(Listed entries)
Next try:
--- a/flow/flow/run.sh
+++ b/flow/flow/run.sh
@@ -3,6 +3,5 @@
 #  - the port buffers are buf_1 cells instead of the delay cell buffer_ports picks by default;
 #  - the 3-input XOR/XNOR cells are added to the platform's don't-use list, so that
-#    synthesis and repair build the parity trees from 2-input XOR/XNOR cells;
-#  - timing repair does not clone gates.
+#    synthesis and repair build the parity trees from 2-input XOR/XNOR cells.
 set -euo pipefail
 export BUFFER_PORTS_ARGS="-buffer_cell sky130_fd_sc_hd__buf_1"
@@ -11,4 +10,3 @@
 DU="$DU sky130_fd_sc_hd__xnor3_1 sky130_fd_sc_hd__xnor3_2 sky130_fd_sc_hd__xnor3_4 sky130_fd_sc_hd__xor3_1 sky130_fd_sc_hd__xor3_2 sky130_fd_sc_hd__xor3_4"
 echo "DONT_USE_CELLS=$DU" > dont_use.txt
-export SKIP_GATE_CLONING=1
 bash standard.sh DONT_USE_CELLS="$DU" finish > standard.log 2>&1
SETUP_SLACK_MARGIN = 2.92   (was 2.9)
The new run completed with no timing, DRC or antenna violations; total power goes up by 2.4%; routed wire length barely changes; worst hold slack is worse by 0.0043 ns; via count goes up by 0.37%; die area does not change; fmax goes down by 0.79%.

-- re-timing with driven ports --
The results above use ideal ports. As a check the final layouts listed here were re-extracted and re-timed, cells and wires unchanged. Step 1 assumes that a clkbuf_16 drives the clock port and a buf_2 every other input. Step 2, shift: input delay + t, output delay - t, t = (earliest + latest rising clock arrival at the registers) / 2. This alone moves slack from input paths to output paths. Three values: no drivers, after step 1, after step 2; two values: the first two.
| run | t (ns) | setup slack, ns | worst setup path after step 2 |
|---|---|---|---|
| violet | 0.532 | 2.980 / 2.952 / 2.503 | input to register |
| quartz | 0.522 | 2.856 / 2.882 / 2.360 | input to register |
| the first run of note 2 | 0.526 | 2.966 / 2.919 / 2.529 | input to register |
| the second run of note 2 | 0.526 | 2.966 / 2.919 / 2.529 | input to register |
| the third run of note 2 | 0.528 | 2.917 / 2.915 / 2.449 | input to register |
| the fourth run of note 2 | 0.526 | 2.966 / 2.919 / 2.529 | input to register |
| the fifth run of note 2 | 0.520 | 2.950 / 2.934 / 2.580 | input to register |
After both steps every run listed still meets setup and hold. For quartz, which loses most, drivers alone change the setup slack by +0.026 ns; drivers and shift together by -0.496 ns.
From an optimization exercise on the open Yosys and OpenROAD flow, aimed at small area and a short achievable clock period; shortcuts taken in it are not production practice. Function was checked by simulation only, so behaviour that the tests miss may differ from the original.

Design synth, start of the top module:
module synth (reset, freqs, play, clk, out, volume);
	input  logic        reset, clk;
	input  logic [5:0]  play;
	input  logic [71:0] freqs;
	input  logic [23:0] volume;
	output logic [23:0] out;
	logic [5:0][23:0] w;
	genvar n;
	generate
		for (n = 0; n < 6; n = n + 1) begin : all_notes
			Triangle_wave tr_note (.freq(freqs[12*n +: 12]), .clk(clk), .out(w[n]), .reset(reset),
				.stop(~play[n]), .volume(volume[4*n +: 4]));
		end
	endgenerate
	logic [5:0][22:0] wm;
	logic [5:0]       wn;
	generate
		for (n = 0; n < 6; n = n + 1) begin : mask
			if (n < 5) begin : m
				assign wm[n] = w[n][22:0] & {23{play[n]}};
				assign wn[n] = ~(w[n][23] & play[n]);
			end else begin : m
				assign wm[n] = w[n][22:0];
				assign wn[n] = ~w[n][23];
			end
		end
	endgenerate
	logic [26:0] S, SA, SB;
	logic ms_w1, ms_w2, ms_w3, ms_w4, ms_w5, ms_w6, ms_w7, ms_w8, ms_w9, ms_w10, ms_w11, ms_w12;
	logic ms_w13, ms_w14, ms_w15, ms_w16, ms_w17, ms_w18, ms_w19, ms_w20, ms_w21, ms_w22, ms_w23, ms_w24;
	logic ms_w25, ms_w26, ms_w27, ms_w28, ms_w29, ms_w30, ms_w31, ms_w32, ms_w33, ms_w34, ms_w35, ms_w36;
	logic ms_w37, ms_w38, ms_w39, ms_w40, ms_w41, ms_w42, ms_w43, ms_w44, ms_w45, ms_w46, ms_w47, ms_w48;
  ...
Size: about 96 flip-flops, roughly 130 I/O pins, roughly 30000 µm² of cells after synthesis.
export LEC_CHECK = 0
export ABC_AREA = 1
export CAP_MARGIN = 20
export CORE_MARGIN = 2
export CORE_UTILIZATION = 65
export SLEW_MARGIN = 20
create_clock -name core_clock -period 120.0 [get_ports {clk}]
standard.sh (not shown) runs the stock make flow with config.mk's settings and CLKGATE_MAP_FILE= SYNTH_SCRIPT=/design/flow/synth_recipe.tcl, a recipe that flattens the netlist after the stock synthesis.
==> flow/flow/run.sh <==
#!/bin/bash
# The standard layout, with plain buffers (buf_2) on the ports instead of the
# default delay-cell buffers; everything else is the standard.sh.
set -euo pipefail
export BUFFER_PORTS_ARGS="-buffer_cell sky130_fd_sc_hd__buf_2"
bash standard.sh > standard.log 2>&1
The first run went through all stages and came out clean.
Rerun with:
==> flow/flow/run.sh (replaced) <==
#!/bin/bash
# The standard layout, with plain buffers (buf_2) on the ports instead of the
# default delay-cell buffers, and timing repair aiming for 66 ns of setup slack
# (a 54 ns period) instead of 0; everything else is the standard.sh.
set -euo pipefail
export BUFFER_PORTS_ARGS="-buffer_cell sky130_fd_sc_hd__buf_2"
export SETUP_SLACK_MARGIN=66
bash standard.sh > standard.log 2>&1
The new run finished clean.
Via count increases by about 6%.
Wire length rose by 11%.
Global-route usage goes up by 2.0 points.
Count of clock-buffer cells in the layout went down by 1.
Critical path depth came out higher by 18.
Worst setup slack improved by 1.5 ns.
Design area went up by about 14%.
Synthesized cell count is unchanged.
Rerun with:
==> flow/run.sh (new file) <==
#!/bin/bash
# synth_recipe.tcl (not shown) runs the flow's synth.tcl, then flattens the netlist and writes it again
# the make line also repeats each setting of config.mk as NAME=value (left out here)
make -C /OpenROAD-flow-scripts/flow DESIGN_CONFIG=/design/flow/config.mk WORK_HOME=/design/flow/orfs CLKGATE_MAP_FILE= SYNTH_SCRIPT=/design/flow/synth_recipe.tcl finish
removed: flow/flow/run.sh
removed: flow/standard.sh
The new run finished clean.
Cell count falls by 2.1%.
Core utilization went down by 7.8 points.
Synthesized cell count does not change.
Sequential cell count is unchanged.
Rerun with:
CORE_UTILIZATION = 40   (was 65)
Outcome:
- clock skew went down by 0.0081 ns
- hold slack degrades by 0.0064 ns
- routed wire length grows slightly
- worst setup slack gets worse by 0.072 ns
- die area climbs by well over a third
- global-route usage drops by 12 points

========
== build 55 ==
Another version of the RTL of synth (not shown whole).
For scale: roughly 0.027 sq mm of cells after synthesis.
Design synth, start of the top module:
module synth (reset, freqs, play, clk, out, volume);
	input  logic        reset, clk;
	input  logic [5:0]  play;
	input  logic [71:0] freqs;
	input  logic [23:0] volume;
	output logic [23:0] out;
	genvar n;
	logic [5:0][23:0] w;
	generate
		for (n = 0; n < 6; n = n + 1) begin : all_notes
			Triangle_wave tr_note (.freq(freqs[12*n +: 12]), .clk(clk), .out(w[n]), .reset(reset),
				.stop(~play[n]), .volume(volume[4*n +: 4]));
		end
	endgenerate
	logic [5:0][22:0] wm;
	logic [5:0]       wn;
	generate
		for (n = 0; n < 6; n = n + 1) begin : mask
			if (n < 5) begin : m
				assign wm[n] = w[n][22:0] & {23{play[n]}};
				assign wn[n] = ~(w[n][23] & play[n]);
			end else begin : m
				assign wm[n] = w[n][22:0];
				assign wn[n] = ~w[n][23];
			end
		end
	endgenerate
	logic [26:0] S, SA, SB;
	logic ms_w1, ms_w2, ms_w4, ms_w5, ms_w7, ms_w8, ms_w10, ms_w11, ms_w13, ms_w14, ms_w16, ms_w17;
	logic ms_w19, ms_w20, ms_w22, ms_w23, ms_w25, ms_w26, ms_w28, ms_w29, ms_w31, ms_w32, ms_w34, ms_w35;
	logic ms_w37, ms_w38, ms_w40, ms_w41, ms_w43, ms_w44, ms_w46, ms_w47, ms_w49, ms_w50, ms_w52, ms_w53;
	logic ms_w55, ms_w56, ms_w58, ms_w59, ms_w61, ms_w62, ms_w64, ms_w65, ms_w67, ms_w68, ms_w70, ms_w71;
  ...
export LEC_CHECK = 0
export ABC_AREA = 1
export CAP_MARGIN = 20
export CORE_MARGIN = 2
export CORE_UTILIZATION = 65
export SLEW_MARGIN = 20
create_clock -name core_clock -period 120.0 [get_ports {clk}]
==> flow/flow/run.sh <==
#!/bin/bash
# The standard layout (standard.sh) with three changes:
#  - synthesis keeps the fa and ha modules (one full or half adder each) whole
#    until the end, so that each maps to one adder cell, and skips the quick
#    ABC pass inside Yosys's synth (the flow's own ABC mapping still runs);
#  - plain buffers (buf_2) on the ports instead of the default delay cells.
# The final netlist is flattened by synth_recipe.tcl as usual.
set -euo pipefail
export SYNTH_KEEP_MODULES="fa ha"
export SYNTH_ARGS="-noabc"
export BUFFER_PORTS_ARGS="-buffer_cell sky130_fd_sc_hd__buf_2"
bash standard.sh > standard.log 2>&1
Inputs modified between build 55 and build 37:
==> flow/flow/run.sh <==
#!/bin/bash
# The standard layout, with plain buffers (buf_2) on the ports instead of the
# default delay-cell buffers; everything else is the standard.sh.
set -euo pipefail
export BUFFER_PORTS_ARGS="-buffer_cell sky130_fd_sc_hd__buf_2"
bash standard.sh > standard.log 2>&1
Build 37: all stages complete, timing, DRC and antenna checks passed. Against build 55 as the reference, build 37 delivers a lower average detailed-routed wire length per instance. Total wire length in build 37 is 4000 microns lower than in build 55. Going from build 55 to build 37, initial standard-cell utilization of the core roughly the same, utilization roughly the same, area fraction in compound gates after synthesis higher. Build 37: total routing usage reported by global routing is 3.1 points lower than what build 55 reported. The number of cells in the design after placement number comes out lower for build 55 vs build 37.
Input changes introduced in build 76 (baseline for comparison: build 37):
==> flow/flow/run.sh <==
#!/bin/bash
# The standard layout (standard.sh) with three changes:
#  - synthesis keeps the fa and ha modules (one full or half adder each) whole
#    until the end, so that each maps to one adder cell, and skips the quick
#    ABC pass inside Yosys's synth (the flow's own ABC mapping still runs);
#  - plain buffers (buf_2) on the ports instead of the default delay cells;
#  - timing repair aims for 61 ns of setup slack (a 59 ns period), not 0.
# The final netlist is flattened by synth_recipe.tcl as usual.
set -euo pipefail
export SYNTH_KEEP_MODULES="fa ha"
export SYNTH_ARGS="-noabc"
export BUFFER_PORTS_ARGS="-buffer_cell sky130_fd_sc_hd__buf_2"
export SETUP_SLACK_MARGIN=61
bash standard.sh > standard.log 2>&1
## What came out
- Row wire length on met2: build 76 higher / build 37 lower
- Final period utilization ended up 2.1 points lower on build 76 than on build 37.
- Run comparison: build 76 worst-path cell with the longest stage delay sky130_fd_sc_hd__fa_2; build 37 worst-path cell with the longest stage delay sky130_fd_sc_hd__nor2_4
- Measured against build 76, the final standard cell count with taps included and fillers excluded of build 37 comes out at 1.10 times the reference value.
- | clock period minus worst slack | build 76 vs build 37 | better |

what the ideal ports hide:
How much do the figures lean on ideal ports? The routed layouts below were timed once more, with nothing changed but the port constraints.
Step 1, drivers: a clkbuf_16 drives clk and a buf_2 each remaining input, both assumed.
Step 2 adds t to the input delays and takes it off the output delays; t is the mean of the earliest and latest rising clock arrival at the registers after step 1. Input paths then give back, and output paths get back, about the clock's delay inside the block.
Three values: no drivers, after step 1, after step 2; two values: the first two.
| run | t, ns | setup slack, ns | worst register clock-pin slew, ns | pins driven straight from the clock port |
|---|---|---|---|---|
| the first run of note 1 | 0.457 | 60.864 / 60.827 / 60.827 | 0.09 / 0.09 | 1 |
| the second run of note 1 | 0.449 | 62.390 / 62.198 / 62.198 | 0.08 / 0.08 | 1 |
| the third run of note 1 | 0.458 | 59.695 / 59.660 / 59.660 | 0.09 / 0.09 | 1 |
| the fourth run of note 1 | 0.446 | 59.623 / 59.576 / 59.576 | 0.08 / 0.08 | 1 |
| build 55 | 0.453 | 59.501 / 59.481 / 59.481 | 0.08 / 0.08 | 1 |
| build 37 | 0.461 | 59.012 / 58.989 / 58.989 | 0.10 / 0.10 | 1 |
| build 76 | 0.455 | 61.502 / 61.467 / 61.467 | 0.08 / 0.08 | 1 |
After both steps every run listed still meets setup and hold. The setup slack of the second run of note 1, which loses most, moves by -0.192 ns with the drivers and by -0.192 ns with both steps.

(Exercise details) When the string "parity" occurs in a line of the material, that line belongs in the answer.

(Written response)
-#    synthesis and repair build the parity trees from 2-input XOR/XNOR cells;
+#    synthesis and repair build the parity trees from 2-input XOR/XNOR cells.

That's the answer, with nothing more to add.